第43章 疾走するケダモノ
先輩と別れて、急に淋しくなった。
さっき、先輩の前で大泣きしてしまって、すんごく恥ずかしかった、と小さく反省する。
だって、なんか止められなくって。
溢れちゃって。
寮の大きな扉の前で、私はふっと立ち止まって下を向いた。
誰かに会いたいと、切に思った。
話がしたい、と思った。
一人で居るのが、無性に怖くって。
誰か、起きてないかな。
なんて。
それから、腕に力を込めて扉を開けた。
ちょっぴりだけ、期待して。
そしたら、
「あっ」
いた。
真っ赤な髪の彼が。
さっきまで、頭の中にいた彼が。
ソファに座って腕を組んで、ぐっすり、寝ちゃってる。
「え…えい、じろーくん?」
なんでだろ、どうしているんだろう。
そんなのが頭の中が飛び回って。
胸がなんだか、チリッとした。
チリって、なんか。熱くて。
「あのぅ…風邪ひいちゃ…」
つんつんしても、全然起きない。
肩をつんつんしても。
頭をつんつんしても。
全然起きない。
「……あの、ね、鋭児郎くん。今日、助けてくれて…ありがとう。
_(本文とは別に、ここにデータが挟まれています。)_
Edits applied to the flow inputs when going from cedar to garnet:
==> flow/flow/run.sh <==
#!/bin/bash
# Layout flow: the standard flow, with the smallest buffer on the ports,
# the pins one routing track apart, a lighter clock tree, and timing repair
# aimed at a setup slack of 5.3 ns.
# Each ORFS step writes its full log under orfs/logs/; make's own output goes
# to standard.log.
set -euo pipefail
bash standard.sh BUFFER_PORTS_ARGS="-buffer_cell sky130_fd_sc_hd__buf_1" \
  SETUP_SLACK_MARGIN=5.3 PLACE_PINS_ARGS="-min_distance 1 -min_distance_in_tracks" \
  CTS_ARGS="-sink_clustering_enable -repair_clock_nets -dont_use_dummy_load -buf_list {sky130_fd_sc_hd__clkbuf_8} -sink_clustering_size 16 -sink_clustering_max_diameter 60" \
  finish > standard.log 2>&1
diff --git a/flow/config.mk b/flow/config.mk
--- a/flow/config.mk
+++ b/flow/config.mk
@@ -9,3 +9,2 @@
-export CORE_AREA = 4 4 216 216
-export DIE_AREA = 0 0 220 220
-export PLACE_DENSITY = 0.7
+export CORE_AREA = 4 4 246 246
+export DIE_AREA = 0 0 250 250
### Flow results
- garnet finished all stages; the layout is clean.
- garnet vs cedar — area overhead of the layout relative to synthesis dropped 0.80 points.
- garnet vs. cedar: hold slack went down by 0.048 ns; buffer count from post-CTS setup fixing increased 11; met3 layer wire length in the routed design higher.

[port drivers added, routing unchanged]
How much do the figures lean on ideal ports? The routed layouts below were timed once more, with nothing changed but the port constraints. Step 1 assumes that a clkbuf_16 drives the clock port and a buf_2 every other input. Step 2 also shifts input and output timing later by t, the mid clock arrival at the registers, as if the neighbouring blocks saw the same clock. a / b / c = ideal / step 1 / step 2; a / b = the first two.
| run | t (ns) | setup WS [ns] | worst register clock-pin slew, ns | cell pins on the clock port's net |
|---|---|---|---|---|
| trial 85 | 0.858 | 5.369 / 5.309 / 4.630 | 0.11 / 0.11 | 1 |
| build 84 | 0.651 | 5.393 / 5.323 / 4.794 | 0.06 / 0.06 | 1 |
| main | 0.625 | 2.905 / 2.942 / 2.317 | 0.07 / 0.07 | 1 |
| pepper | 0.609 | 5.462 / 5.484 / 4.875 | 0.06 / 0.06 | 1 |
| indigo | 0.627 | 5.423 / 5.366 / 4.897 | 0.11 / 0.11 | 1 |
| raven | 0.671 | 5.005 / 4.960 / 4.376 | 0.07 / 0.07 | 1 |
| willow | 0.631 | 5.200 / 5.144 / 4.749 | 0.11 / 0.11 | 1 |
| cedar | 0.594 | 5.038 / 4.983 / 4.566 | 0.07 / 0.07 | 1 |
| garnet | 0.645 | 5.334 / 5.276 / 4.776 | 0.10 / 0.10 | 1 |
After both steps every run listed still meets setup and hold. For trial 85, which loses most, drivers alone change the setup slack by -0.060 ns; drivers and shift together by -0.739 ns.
」
眠ったままの彼に、私はゆっくり、話し始めた。
つんつん、しながら。
「嬉しかった…けど、もっと頑張らなきゃなって、なった。…鋭児郎くんは?」
鋭児郎くんがこっくりこっくりするのが楽しくて、頷いてくれてるみたいで面白くて、私はふひひと笑った。
「私ね、鋭児郎くんの、そーやっておろしてる髪も、かっこいいって、思う。」
お昼の彼より丸っこくて。ライオットじゃないって思うと、なんだかホッとした。
「そのままの君も、好きだな。」
ヒーローの“アマネ”は、ヒーローである“烈怒頼雄斗”は、前に進まなきゃいけない。
でもその中に、ただの私や、ただの“鋭児郎くん”が居て。好きなものを食べたら美味しくて、遊ぶのが楽しくて。そんな、彼らが居て。
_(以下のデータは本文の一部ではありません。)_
Source: an optimization exercise on an open RTL-to-GDS flow (aim: small area, a short achievable clock period and few clock cycles per item). Production flows keep margins and buffers that such runs may drop.
Where RTL was checked, it was by simulation tests only, not by an equivalence proof against the original.
No functional check of the RTL was part of runs 1 and 2.
Power figures rest on the tool's default switching activity, not on a simulated workload.

===== design/flow/flow/run.sh =====
#!/bin/bash
# Standard ORFS layout (the standard.sh) with the port buffers placed as
# buf_2 cells instead of the smallest buffer-like cell.
set -euo pipefail
export BUFFER_PORTS_ARGS="-buffer_cell sky130_fd_sc_hd__buf_2"
bash standard.sh SETUP_SLACK_MARGIN=5.4 finish > standard.log 2>&1

===== design/flow/standard.sh =====
#!/bin/bash
# synth_recipe.tcl (not shown) runs the flow's synth.tcl, then flattens the netlist and writes it again
# the make line also repeats each setting of config.mk as NAME=value (left out here)
make -C /OpenROAD-flow-scripts/flow DESIGN_CONFIG=/design/flow/config.mk WORK_HOME=/design/flow/orfs CLKGATE_MAP_FILE= SYNTH_SCRIPT=/design/flow/synth_recipe.tcl "${@:-finish}"

===== design/flow/config.mk =====
export PLATFORM = sky130hd
export DESIGN_NAME = str_rebuild
export DESIGN_NICKNAME = str_rebuild
export VERILOG_FILES = /design/flow/design.v
export SDC_FILE = /design/flow/constraint.sdc
export NUM_CORES = 4
export LEC_CHECK = 0
export ABC_AREA = 1
export CAP_MARGIN = 20
export CORE_MARGIN = 2
export CORE_UTILIZATION = 50
export CTS_CLUSTER_DIAMETER = 60
export CTS_CLUSTER_SIZE = 30
export PLACE_DENSITY = 0.65
export SETUP_SLACK_MARGIN = 5
export SLEW_MARGIN = 20

===== design/flow/constraint.sdc =====
create_clock -name core_clock -period 8.0 [get_ports {clk}]
set_input_delay 1.6000 -clock core_clock [delete_from_list [all_inputs] [get_ports {clk}]]
set_output_delay 1.6000 -clock core_clock [all_outputs]
set_load 0.01 [all_outputs]

===== design/flow/design.v =====
module str_rebuild (
  input         clk,
  input         rst,
  input         in_valid,
  output        in_ready,
  input  [31:0] in_data,
  input  [31:0] in_mask,
  output        out_valid,
  input         out_ready,
  output [1:0]  out_n,
  output [4:0]  out_role_a,
  output [31:0] out_data_a,
  output [4:0]  out_role_b,
  output [31:0] out_data_b
);
  function [7:0] gf_mul(input [7:0] a, input [7:0] b);
    integer i;
    reg [7:0] p, t;
    begin
      p = 8'h00;
      t = a;
      for (i = 0; i < 8; i = i + 1) begin
        if (b[i]) p = p ^ t;
        t = {t[6:0], 1'b0} ^ (t[7] ? 8'h1D : 8'h00);
      end
      gf_mul = p;
    end
  endfunction
  function [7:0] gf_div2(input [7:0] a);
    gf_div2 = {1'b0, a[7:1]} ^ (a[0] ? 8'h8E : 8'h00);
  endfunction
  function [7:0] apow(input [4:0] k);
    reg [31:0] t0, t1, t2, t3, t4, t5, t6, t7;
    begin
      t0 = 32'h03A47101;
      t1 = 32'h0748E202;
      t2 = 32'h0D35B504;
      t3 = 32'h19CF1B08;
      t4 = 32'h303A4710;
      t5 = 32'h60748E20;
      t6 = 32'hC0E91C40;
      t7 = 32'h81D23880;
      apow = {t7[k], t6[k], t5[k], t4[k], t3[k], t2[k], t1[k], t0[k]};
    end
  endfunction
  function [7:0] ainv(input [4:0] k);
    reg [31:0] t0, t1, t2, t3, t4, t5, t6, t7;
    begin
      t0 = 32'h09FE178D;
      t1 = 32'h84FF0BC6;
      t2 = 32'h4B81926E;
      t3 = 32'h2C3EDEBA;
      t4 = 32'h9FE178D0;
      t5 = 32'h4FF0BC68;
      t6 = 32'h27F85E34;
      t7 = 32'h13FC2F1A;
      ainv = {t7[k], t6[k], t5[k], t4[k], t3[k], t2[k], t1[k], t0[k]};
    end
  endfunction
  function [7:0] wtab(input [4:0] k);
    reg [31:0] t0, t1, t2, t3, t4, t5, t6, t7;
    begin
      t0 = 32'hE029166C;
      t1 = 32'h5F9D8454;
      t2 = 32'h524738EE;
      t3 = 32'hBE228668;
      t4 = 32'hD4D20CDA;
      t5 = 32'h0C7D2F36;
      t6 = 32'hD0BB6CF2;
      t7 = 32'h3EF2F72E;
      wtab = {t7[k], t6[k], t5[k], t4[k], t3[k], t2[k], t1[k], t0[k]};
    end
  endfunction
  reg        rdy_r;
  reg [4:0]  role;
  reg [31:0] mask_r;       
  reg        er_r;
  reg [1:0]  ecnt;
  reg [4:0]  px, py;
  reg [31:0] ps, h;
  reg  first, last;        
  wire accept = in_valid && rdy_r;
  wire drop0  = (role == 5'd1) && mask_r[0];
  wire [4:0] role_n = accept ? role + 5'd1 : role;
  always @(posedge clk) begin
    if (first) begin
      mask_r <= in_mask;
      er_r   <= in_mask[1];
    end else if (accept) begin
      er_r   <= mask_r[role + 5'd1];
    end
  end
  reg [1:0] ecnt_t;
  reg [4:0] px_t, py_t;
  always @(*) begin
    ecnt_t = ecnt;
    px_t   = px;
    py_t   = py;
    if (er_r) begin
      if (ecnt == 2'd0) px_t = role;
      if (ecnt == 2'd1) py_t = role;
      if (ecnt != 2'd3) ecnt_t = ecnt + 2'd1;
    end
  end
  always @(posedge clk) begin
    if (accept) begin
      if (first) begin
        ecnt <= {1'b0, in_mask[0]};
        px   <= 5'd0;
        py   <= 5'd0;
      end else begin
        ecnt <= ecnt_t;
        px   <= px_t;
        py   <= py_t;
      end
    end
  end
  wire        clr    = accept && (first || drop0);
  wire        keep_p = accept && (first || (!er_r && !last));
  wire        keep_h = first || !er_r;
  wire [31:0] dp = in_data & {32{keep_p}};
  wire [31:0] dh = in_data & {32{keep_h}};
  wire [31:0] hm = h & {32{!(first || drop0)}};
  integer b;
  always @(posedge clk) begin
    ps <= (ps & {32{!clr}}) ^ dp;
    if (accept && role < 5'd30)
      for (b = 0; b < 4; b = b + 1)
        h[8*b +: 8] <= gf_div2(hm[8*b +: 8]) ^ dh[8*b +: 8];
  end
  reg [31:0] qs;
  always @(*)
    for (b = 0; b < 4; b = b + 1)
      qs[8*b +: 8] = gf_mul(h[8*b +: 8], 8'h30) ^ (er_r ? 8'h00 : in_data[8*b +: 8]);
  reg        busy, ov;
  reg [2:0]  sub;
  reg [4:0]  step;
  reg [1:0]  on_r;
  reg [4:0]  ora, orb;
  reg [31:0] ra, rb;
  reg [7:0]  mo_r;
  wire lden = last && rdy_r;
  wire load = accept && last;
  wire two   = (on_r == 2'd2);
  wire c_pq  = two && (ora == 5'd30);
  wire c_xq  = two && (orb == 5'd31) && !c_pq;
  wire c_xp  = two && (orb == 5'd30);
  wire c_xy  = two && (orb < 5'd30);
  wire c_q   = (on_r == 2'd1) && (ora == 5'd31);
  wire c_one = (on_r == 2'd1) && !c_q;
  wire [2:0] sub_n = (step == 5'd0 || sub == 3'd5) ? 3'd0 : sub + 3'd1;
  reg [7:0] coef_n, coef;
  always @(*) begin
    case (sub_n)
      3'd0:    coef_n = c_xy ? apow(orb) : (c_xq ? apow(ora) : 8'h00);
      3'd2:    coef_n = c_xy ? wtab(orb - ora) : 8'h01;
      default: coef_n = (c_xy || c_xp) ? ainv(ora) : 8'h01;
    endcase
  end
  wire [7:0] a0    = ra[7:0];
  wire [7:0] b0    = rb[7:0];
  wire [7:0] opnd  = (sub == 3'd0) ? a0 : b0;
  wire       sva   = c_xy || c_xp || c_q;
  wire       svb   = c_xy || c_xp;
  wire       keepa = two || c_one;           
  wire       keepb = two;                    
  wire [7:0] va    = sva ? mo_r : (a0 & {8{keepa}});
  wire [7:0] vb    = svb ? (a0 ^ va) : (b0 & {8{keepb}});
  wire [1:0] ecnt_l = ecnt_t;
  wire       many   = (ecnt_l == 2'd3);
  always @(posedge clk) begin
    mo_r <= gf_mul(opnd, coef);
    coef <= coef_n;
  end
  always @(posedge clk) begin
    if (lden) begin
      ra   <= ps;
      rb   <= qs;
      on_r <= ecnt_l;
      ora  <= many ? 5'd0 : px_t;
      orb  <= many ? 5'd0 : py_t;
    end else if (busy) begin
      if (sub == 3'd5) begin
        ra <= {va, ra[31:8]};
        rb <= {vb, rb[31:8]};
      end else if (sub == 3'd1) begin
        rb[7:0] <= b0 ^ mo_r;
      end else if (sub == 3'd3) begin
        rb[7:0] <= mo_r;
      end
    end
  end
  wire done   = busy && (step == 5'd24);
  wire ov_n   = done || (ov && !out_ready);
  wire busy_n = load || (busy && !done);
  always @(posedge clk) begin
    if (rst) begin
      role  <= 5'd0;
      first <= 1'b1;
      last  <= 1'b0;
      busy  <= 1'b0;
      ov    <= 1'b0;
      rdy_r <= 1'b1;
    end else begin
      role  <= role_n;
      first <= (role_n == 5'd0);
      last  <= (role_n == 5'd31);
      busy  <= busy_n;
      ov    <= ov_n;
      rdy_r <= !((role_n == 5'd31) && (busy_n || ov_n));
    end
    if (load) begin
      step <= 5'd0;
      sub  <= 3'd0;
    end else if (busy) begin
      step <= step + 5'd1;
      sub  <= sub_n;
    end
  end
  assign in_ready   = rdy_r;
  assign out_valid  = ov;
  assign out_n      = on_r;
  assign out_role_a = ora;
  assign out_data_a = ra;
  assign out_role_b = orb;
  assign out_data_b = rb;
endmodule

==> results of run 1 <==
==> routing by layer <==
| layer | up-vias | global-route usage |
|---|---|---|
| met4 | 4 | 0.100 |
| met1 | 6128 | 0.380 |
| met2 | 496 | 0.450 |
| met5 | - | 0 |
| met3 | 104 | 0.0493 |
| li1 | 6507 | - |
==> synthesized netlist by cell type, types with 3 or more instances <==
cell type,n
buf_4,4
inv_1,154
o211ai_1,20
clkinv_1,6
xor2_1,151
o21bai_1,3
edfxtp_1,153
nand3_1,84
dfxtp_1,66
clkbuf_1,56
o311ai_0,4
buf_1,7
nand3b_1,6
mux2i_1,4
buf_2,5
a31oi_1,18
o31ai_1,6
o21ai_1,6
nand2_2,9
nand2_1,608
xnor2_1,49
a221o_1,3
o22ai_1,7
inv_2,3
nor2_1,157
nand4_1,7
o32ai_1,5
a22oi_1,3
o21ai_0,116
a21oi_1,63
nor3_1,12
o221ai_1,8
ha_1,29
==> per-stage QoR <==
stage / util / hold slack (ns) / instance area, um2
final: 0.617 / 0.482 / 17200
after floorplan: - / 0.452 / 14300
after global placement: 0.546 / 0.467 / 15200
after global routing: 0.617 / 0.493 / 17200
after CTS: 0.598 / 0.484 / 16700
after detailed placement: 0.546 / 0.471 / 15200
==> power breakdown <==
group / internal (mW) / switching (mW) / total, mW
Sequential: 1.37 / 0.133 / 1.50
Clock: 0.648 / 0.531 / 1.18
Combinational: 0.353 / 0.533 / 0.887
==> cells in the final DEF (no fill, tap or decap), drive strengths merged, types with 18 or more instances in the layout <==
cell type and instances:
a21oi 64, a31oi 18, buf 249, clkbuf 29, dfxtp 66, edfxtp 153
ha 29, inv 168, nand2 619, nand3 85, nor2 157, o211ai 20
o21ai 124, xnor2 49, xor2 153
==> final timing paths <==
check             slack [ns]   start  depth (start not counted)              to
setup / recovery        5.19  rb[30]                          1  out_data_b[30]
hold / removal          0.48  ps[23]                          2          ps[23]
setup reg to reg        5.47  orb[1]                         14         coef[2]
hold reg to reg         0.48  ps[23]                          2          ps[23]
==> repair_timing <==
item / CTS / global route
setup endpoints to repair: 187 / 167
cloned: 1 / 0
gates resized for setup: 34 / 60
pin swaps: 2 / 6
hold buffers: 0 / 0
setup buffers: 63 / 36
==> area by class of cell <==
cell class	count	area, um2
Fill cell	2542	10700
Multi-Input combinational cell	1405	7730
Sequential cell	219	5930
Timing Repair Buffer	250	1600
Clock buffer	28	647
Inverter	163	638
Tap cell	378	473
Clock inverter	18	204
Timing Repair inverter	1	7.51
Antenna cell	1	2.50
==> cell families (layout without fill, tap and decap cells) <==
| family | count (synthesis) | count (layout) | share of synthesized area |
|---|---|---|---|
| other cells | 0 | 1 | 0 |
| fa+ha+maj | 30 | 30 | 0.0269 |
| simple gates | 893 | 893 | 0.251 |
| xor+xnor | 202 | 202 | 0.125 |
| mux | 5 | 5 | 0.00360 |
| buf+inv | 237 | 460 | 0.0645 |
| flops | 219 | 219 | 0.415 |
| compound gates | 275 | 275 | 0.114 |
==> registers in the layout, indices dropped and copies added (netlist names), 8 cells and up <==
signal,count
rb,32
mo_r,8
coef,8
h,32
ps,32
mask_r,32
ra,32
==> flow_summary.yaml, run 1 <==
power:
  p_leak_nw: 7.67
  fin_total_pwr_mw: 3.57
  peakVddDrop_mv: 0.186
  power.density_nw_per_um2: 207
timing:
  rsz0062_at_grt: "yes"
  max_slew_margin: 0.413
  slew_violations: 0
  worst_slew_pin_slew_ns: 0.881
  fmax_ghz: 0.356
  tns_ns: 0
  worst_slack_ns: 5.19
  hold_violations: 0
  skew_ns: 0.0199
  setup_violations: 0
  period_share: 0.351
  fin_crit_ns: 2.81
global_routing:
  grt_pass1_wl_um: 67600
  first_global_vias: 12400
  antenna_found_initial: 3
  track_usage: 0.280
  grt_max_degree: 83
  gr-total-overflow: 0
detailed_routing:
  drt-met1-wl_um: 18700
  top_layer: "met5"
  drtPass1Iterations: 5
  dr_wl_met2_um: 19800
  vias_per_cell: 5.38
  drt_iter0_markers: 1160
  num_vias: 13200
  wl_per_cell_um: 17.4
  wirelength_um: 42900
  ant_nets: 0
  drc: 0
  wl_met3_um: 3010
critical_path:
  crit_required_ns: 6.40
  worst-setup-path-type: "reg2out"
  crit_slowest_cell: "edfxtp_1"
  timing.critical_path.buf_inv: 1
  cp.arrival_ns: 1.21
  path_cells: "buf_2"
  crit_path_end_kind: "output pin"
  startpoint_type: "flop"
  cp_top_family: "flip-flops"
  critical_path.max_stage_delay_ns: 0.49
  path_max_fanout: 2
synthesis:
  syn_avg_cell_area_um2: 7.66
  syn-cell-area_um2: 14200
  synth_nets: 1959
  postSynth.asyncResetShare: 0
  ys_warn_count: 1
  synth_edf_count: 153
  netlist_instances: 1861
  synth_top_area_cell: "edfxtp_1"
  synth.area.top_cells: "edfxtp_1 (32%), nand2_1 (16%), xor2_1 (9.3%)"
  ys_seq_area_frac: 0.415
  synth.top_cell.area_share: 0.322
  ys.flop_type: "edfxtp_1"
  synth_cell_types: 55
  synth-seq-cells: 219
finish:
  fin_cells: 2463
  num-nets-final: 2163
  drive_gt1_frac: 0.182
  syn2layout_area_growth_pct: 20.9
floorplanning:
  die_area_um2: 29900
  die_w_um: 173
  coreArea_um2: 27900
  ios: 146
  die_y_um: 173
  initial_utilization: 0.510
  num_rows: 61
clocking:
  cts_htree_levels: 1
  clock_latency_ns: 0.54
  root_buffer: "clkbuf_16"
  path_clk_slew_ns: 0.07
  cts.path.max_buffers: 3
  clock_sinks: 219
  tritoncts: "yes"
  numCtsBuffers: 25
placed_design:
  dp_cells: 2316
  dp_slack_ns: 4.21
  port_buffers: 145
  hpwl_um: 30100
  gp_congestion: 0.922
job:
  cap_violations: 0
min_path:
  min_path_type: "reg2reg"
status:
  status: "finished clean"
==> inputs of run 2 (changes only) <==
==> design/flow/flow/run.sh (replaced) <==
#!/bin/bash
# Standard ORFS layout (the standard.sh) with the port buffers placed as
# buf_1 cells instead of the smallest buffer-like cell.
set -euo pipefail
export BUFFER_PORTS_ARGS="-buffer_cell sky130_fd_sc_hd__buf_1"
bash standard.sh > standard.log 2>&1
==> flow_summary.yaml, run 2 <==
detailed_routing:
  drtPass1Iterations: 10
  ant_nets: 0
  num_vias: 13000
  wl_per_cell_um: 17.3
  wirelength_um: 41300
  vias_per_cell: 5.45
  drt_iter0_markers: 1357
  drc: 0
synthesis:
  syn_avg_cell_area_um2: 7.66
  syn-cell-area_um2: 14200
  synth-seq-cells: 219
  synth_top_area_cell: "edfxtp_1"
  yosysMostFrequentCell: "nand2_1"
  synth_edf_count: 153
  synth_top_family_by_area: "simple AND/OR/NAND/NOR gates"
  synth_common_cells: "nand2_1 (608), nor2_1 (157), inv_1 (154), edfxtp_1 (153), xor2_1 (151)"
  ys.flop_type: "edfxtp_1"
  postSynth.asyncResetShare: 0
  synth.area.top_cells: "edfxtp_1 (32%), nand2_1 (16%), xor2_1 (9.3%)"
  synth_cell_types: 55
  synth_nets: 1959
  synth.top_cell.area_share: 0.322
  netlist_instances: 1861
  synthMuxAreaShare: 0.00360
  synth_xor_area_frac: 0.125
  ys_seq_area_frac: 0.415
  synth_fa_ha_area_frac: 0.0269
  synth-simple-area-share: 0.251
  synth-compound-area-share: 0.114
  ys_warn_count: 1
power:
  peakVddDrop_mv: 0.230
  fin_total_pwr_mw: 3.54
  p_leak_nw: 6.86
  power.density_nw_per_um2: 220
critical_path:
  crit_required_ns: 6.40
  critical_path.max_stage_delay_ns: 0.62
  cp.arrival_ns: 1.37
  timing.critical_path.buf_inv: 1
  cp_top_family: "flip-flops"
  crit_slowest_cell: "edfxtp_1"
  worst-setup-path-type: "reg2out"
  crit_path_end_kind: "output pin"
  path_cells: "buf_1"
  path_max_fanout: 12
  startpoint_type: "flop"
finish:
  final_cell_mix: "nand2_1 (602), nor2_1 (154), edfxtp_1 (153), inv_1 (152), xor2_1 (150)"
  final_common_cell: "nand2_1"
  num-nets-final: 2080
  antenna_cells: 0
  postLayoutCellArea_um2: 16100
  syn2layout_area_growth_pct: 13.2
  fin_cells: 2378
  drive_gt1_frac: 0.0570
placed_design:
  dp_slack_ns: 4.19
  port_buffers: 145
  place_area_um2: 15000
  hpwl_um: 30000
  dp_cells: 2316
  gp_congestion: 0.916
clocking:
  clock_latency_ns: 0.55
  numCtsBuffers: 24
  root_buffer: "clkbuf_16"
  cts.path.max_buffers: 3
  clock_sinks: 219
  holdBufCountCts: 0
  path_clk_slew_ns: 0.08
  tritoncts: "yes"
  cts_htree_levels: 1
floorplanning:
  initial_utilization: 0.510
  die_y_um: 173
  die_area_um2: 29900
  die_w_um: 173
  coreArea_um2: 27900
  ios: 146
  num_rows: 61
timing:
  worst_slack_ns: 5.03
  max_slew_margin: 0.382
  period_share: 0.371
  rsz0062_at_grt: "no"
  skew_ns: 0.0321
  worst_slew_pin_slew_ns: 0.927
  slew_violations: 0
  setup_violations: 0
  tns_ns: 0
  hold_violations: 0
  fin_crit_ns: 2.97
  fmax_ghz: 0.337
min_path:
  min_path_type: "reg2reg"
global_routing:
  grt_max_degree: 84
  first_global_vias: 12200
  grt_pass1_wl_um: 65200
  track_usage: 0.269
  antenna_found_initial: 2
  gr-total-overflow: 0
status:
  status: "finished clean"
job:
  cap_violations: 0
==> run 2: cell counts after synthesis <==
Identical to the previous run, type by type.
==> run 2: logic make-up after synthesis <==
| family | after synthesis |
|---|---|
| AOI/OAI and AO/OA | 275 |
| xor gates and xnor gates | 202 |
| adders and majority gates | 30 |
| buffers and inverters | 237 |
| DFF | 219 |
| muxes | 5 |
| and+or+nand+nor | 893 |
==> run 2: power breakdown <==
part | switching [mW] | total [mW] | internal (mW) | leakage, nW
clock | 0.536 | 1.17 | 0.638 | 0.418
sequential | 0.129 | 1.50 | 1.37 | 2.01
combinational | 0.529 | 0.866 | 0.337 | 4.43
==> run 2: path summary, 6_finish.rpt <==
| path | from | end | slack (ns) | depth (start not counted) |
|---|---|---|---|---|
| worst min-delay path | step[4] | step[4] | 0.48 | 2 |
| worst min register to register | step[4] | step[4] | 0.48 | 2 |
| worst max-delay path | ora[2] | out_role_a[2] | 5.03 | 1 |
| worst max register to register | ora[0] | coef[1] | 5.23 | 7 |
==> run 2: per-layer routing <==
layer | vias to the layer above | global-route usage | wire length, um
met5 | - | 0 | 19
met4 | 4 | 0.0823 | 1340
li1 | 6334 | - | -
met2 | 543 | 0.440 | 18700
met1 | 5987 | 0.368 | 17900
met3 | 91 | 0.0429 | 3230
==> run 2: per-stage QoR <==
stage / hold slack [ns] / utilization
floorplan: 0.452 / -
global placement: 0.465 / 0.538
detailed placement: 0.471 / 0.539
CTS: 0.485 / 0.573
global route: 0.501 / 0.577
finish: 0.481 / 0.577
==> run 2: final cells by class <==
type,instances,area (um2)
fillers,2648,11800
multi-input cells,1405,7530
flip-flops and latches,219,5920
repair buffers,169,732
clock buffers,27,632
inverters,163,617
well taps,378,473
clock inverters,17,224
==> run 2: timing repair <==
action | in CTS | in global routing
buffers inserted | 8 | 9
gates resized for setup | 11 | 11
pin swaps | 1 | 1
cloned | 0 | 0
endpoints found under the setup margin | 59 | 48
そんな彼らは居なくならないで、そこにいて欲しいって、思ってしまう。
そんな不埒なことを考えながら、つんつんして。
「…ん、だ…。あん、ど…?」
「あ、起きた。」
つんつんしてたら、起きた。
寝起きの彼は、寝惚けていて、
「…ゆめ、か?」
「ううん。」
「ゆ、め…か。」
「ちがっ、」
あんどーって、手を伸ばしたかと思えば。
寝惚けた彼は、私の手をギューっと握った。